Welcome

Welcome! Like the book of the same name, this blog is an eclectic collection of Sherlockian scribblings based on more than a half-century of reading Sherlock Holmes. Please add your own thoughts. You can also follow me on Twitter @DanAndriacco and on my Facebook fan page at Dan Andriacco Mysteries. You might also be interested in my Amazon Author Page. My books are also available at Barnes & Noble and in all main electronic formats including Kindle, Nook, Kobo and iBooks for the iPad.

Monday, September 7, 2020

Nigel Bruce: The Man Who Would Be Watson


Internet research is indispensable, but sometimes you just have to ask the right person to get the right answer.

Over the weekend, I had a vague recollection that Nigel Bruce wrote an unpublished autobiography. That’s all I remembered. So, on Saturday afternoon I popped an email over the ocean to my British friend Roger Johnson, the always-helpful editor of The Sherlock Holmes Journal, to ask him if there was indeed a Bruce memoir.

On Sunday, Roger sent me a PDF of eight pages from the Winter 1988 number of the Journal. A couple of pages consists of Nicholas Utechin’s interview with Nigel Bruce’s daughter, Pauline Page, and the rest is made up of excerpts from Bruce’s unpublished memoir, Games, Gossip and Greasepaint.

Ms. Page lovingly describes her father as a gregarious, intelligent, very funny man who read at least a book a day and fit in well with Hollywood’s British colony, which included David Niven and Boris Karloff as well as his great friend, Basil Rathbone. She remembered Rathbone fondly as a “wonderful, kind, loving, gentle – really gentle – man without a nasty streak in his body.”
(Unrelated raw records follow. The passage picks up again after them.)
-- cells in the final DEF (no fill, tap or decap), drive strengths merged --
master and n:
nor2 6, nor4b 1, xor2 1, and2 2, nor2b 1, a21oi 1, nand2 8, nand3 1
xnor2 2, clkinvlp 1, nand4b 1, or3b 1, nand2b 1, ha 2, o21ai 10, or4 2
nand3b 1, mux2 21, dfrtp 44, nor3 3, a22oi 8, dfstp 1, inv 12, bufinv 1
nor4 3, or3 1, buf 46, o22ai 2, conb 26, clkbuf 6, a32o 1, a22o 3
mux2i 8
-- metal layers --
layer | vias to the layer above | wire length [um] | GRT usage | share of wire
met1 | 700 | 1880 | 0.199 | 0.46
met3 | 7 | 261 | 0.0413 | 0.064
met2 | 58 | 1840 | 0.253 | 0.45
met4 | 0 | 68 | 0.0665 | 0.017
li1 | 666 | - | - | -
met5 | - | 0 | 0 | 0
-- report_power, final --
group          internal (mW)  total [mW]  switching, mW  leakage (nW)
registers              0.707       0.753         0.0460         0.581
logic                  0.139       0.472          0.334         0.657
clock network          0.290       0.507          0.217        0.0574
Bruce took just over three years to write his autobiography, ending on Nov. 3, 1947. The extracts in the Journal are limited to his role as Dr. Watson. That began in 1938 when Basil Rathbone sent him a telegram in New York, where he had been involved in a failed Broadway play: “Do come back to Hollywood, Willie dear boy, and play Doctor Watson to my Sherlock Holmes. We’ll have great fun together.”

“Willie,” as all Bruce’s friends called him, was soon making The Hound of the Baskervilles. He earned nearly $10,000 for the picture.
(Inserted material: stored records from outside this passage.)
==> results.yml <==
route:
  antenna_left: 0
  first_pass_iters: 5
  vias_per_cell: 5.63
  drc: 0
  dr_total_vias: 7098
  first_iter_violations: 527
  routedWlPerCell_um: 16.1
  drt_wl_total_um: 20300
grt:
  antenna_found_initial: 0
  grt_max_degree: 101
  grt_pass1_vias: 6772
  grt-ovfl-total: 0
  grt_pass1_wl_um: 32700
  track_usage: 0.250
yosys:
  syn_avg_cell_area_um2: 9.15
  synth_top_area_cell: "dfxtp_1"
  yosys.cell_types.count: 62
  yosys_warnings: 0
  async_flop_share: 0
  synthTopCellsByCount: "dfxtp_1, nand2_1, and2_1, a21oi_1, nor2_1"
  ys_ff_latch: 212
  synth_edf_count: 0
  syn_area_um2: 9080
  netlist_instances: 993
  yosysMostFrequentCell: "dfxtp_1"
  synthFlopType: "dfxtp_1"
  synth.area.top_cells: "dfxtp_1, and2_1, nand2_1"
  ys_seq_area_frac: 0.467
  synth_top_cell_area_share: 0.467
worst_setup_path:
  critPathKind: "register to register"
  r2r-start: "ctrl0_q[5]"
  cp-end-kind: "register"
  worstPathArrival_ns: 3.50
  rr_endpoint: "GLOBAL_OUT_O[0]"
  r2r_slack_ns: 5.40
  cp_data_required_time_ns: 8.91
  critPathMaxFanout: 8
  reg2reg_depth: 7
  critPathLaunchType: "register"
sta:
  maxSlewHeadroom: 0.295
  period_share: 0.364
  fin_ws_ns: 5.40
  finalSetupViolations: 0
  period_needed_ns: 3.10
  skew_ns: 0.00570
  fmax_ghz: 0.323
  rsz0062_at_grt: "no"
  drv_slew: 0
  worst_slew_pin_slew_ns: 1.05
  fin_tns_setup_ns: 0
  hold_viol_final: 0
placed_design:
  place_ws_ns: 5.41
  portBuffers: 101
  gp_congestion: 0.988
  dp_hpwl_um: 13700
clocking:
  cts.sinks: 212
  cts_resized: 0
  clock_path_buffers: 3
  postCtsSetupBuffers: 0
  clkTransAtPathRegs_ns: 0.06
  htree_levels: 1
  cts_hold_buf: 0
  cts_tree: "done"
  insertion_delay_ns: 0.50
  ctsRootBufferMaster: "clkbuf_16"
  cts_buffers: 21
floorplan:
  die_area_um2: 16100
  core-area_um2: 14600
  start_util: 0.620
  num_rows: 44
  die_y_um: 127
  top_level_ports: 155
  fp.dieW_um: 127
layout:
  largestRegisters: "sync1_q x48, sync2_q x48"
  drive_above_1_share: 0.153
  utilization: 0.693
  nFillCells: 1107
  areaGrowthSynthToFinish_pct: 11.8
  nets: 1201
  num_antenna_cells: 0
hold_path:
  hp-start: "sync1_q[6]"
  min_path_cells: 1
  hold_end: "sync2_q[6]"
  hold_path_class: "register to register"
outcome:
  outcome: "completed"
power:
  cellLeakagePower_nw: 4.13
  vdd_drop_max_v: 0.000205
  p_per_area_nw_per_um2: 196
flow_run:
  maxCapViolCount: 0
“I never worked with a nicer man than Basil,” he writes, “and I never acted with a more unselfish or more co-operative actor.”

His assessment of Rathbone was based on an experience that included 13 more Holmes films and a long-running Holmes radio series. They also spent many hours together playing golf, both having a 10 handicap.

“Our (Universal) Sherlock Holmes pictures took between 18 and 22 days to make,” he reports. For this he was initially paid a salary of $850 a week in 1942 for 40 weeks. By 1945 his contract was for $1,150 a week, but he was laid off for 12 weeks – during which time he arranged an operation on his legs, which had been wounded in World War I. He acknowledges that Watson "was made much more of a 'comic' character than he ever was in the books."  

Bruce was also playing Dr. Watson on the radio for $500 a week at the same time. This was not only good money, but security for an actor.  

Although Pauline Page blames Basil Rathbone’s “very ambitious, rather pushy little wife” Ouida for ending the Holmes film series, Bruce’s final words about Rathbone in the excerpt are: “Ours had been a very happy association and one which had brought me much publicity and a lot of money. During our long time together Basil and I never had a row or any unpleasantness of any sort.”

Bruce ends his memoir with the hope that his two daughters “will enjoy their lives as much as their father has enjoyed every minute of his.”

It is good to know that William Nigel Ernle Bruce, who gave so much happiness to the rest of us, was a happy man himself. He died in 1953 at the age of 58, one month shy of five years after finishing his memoir.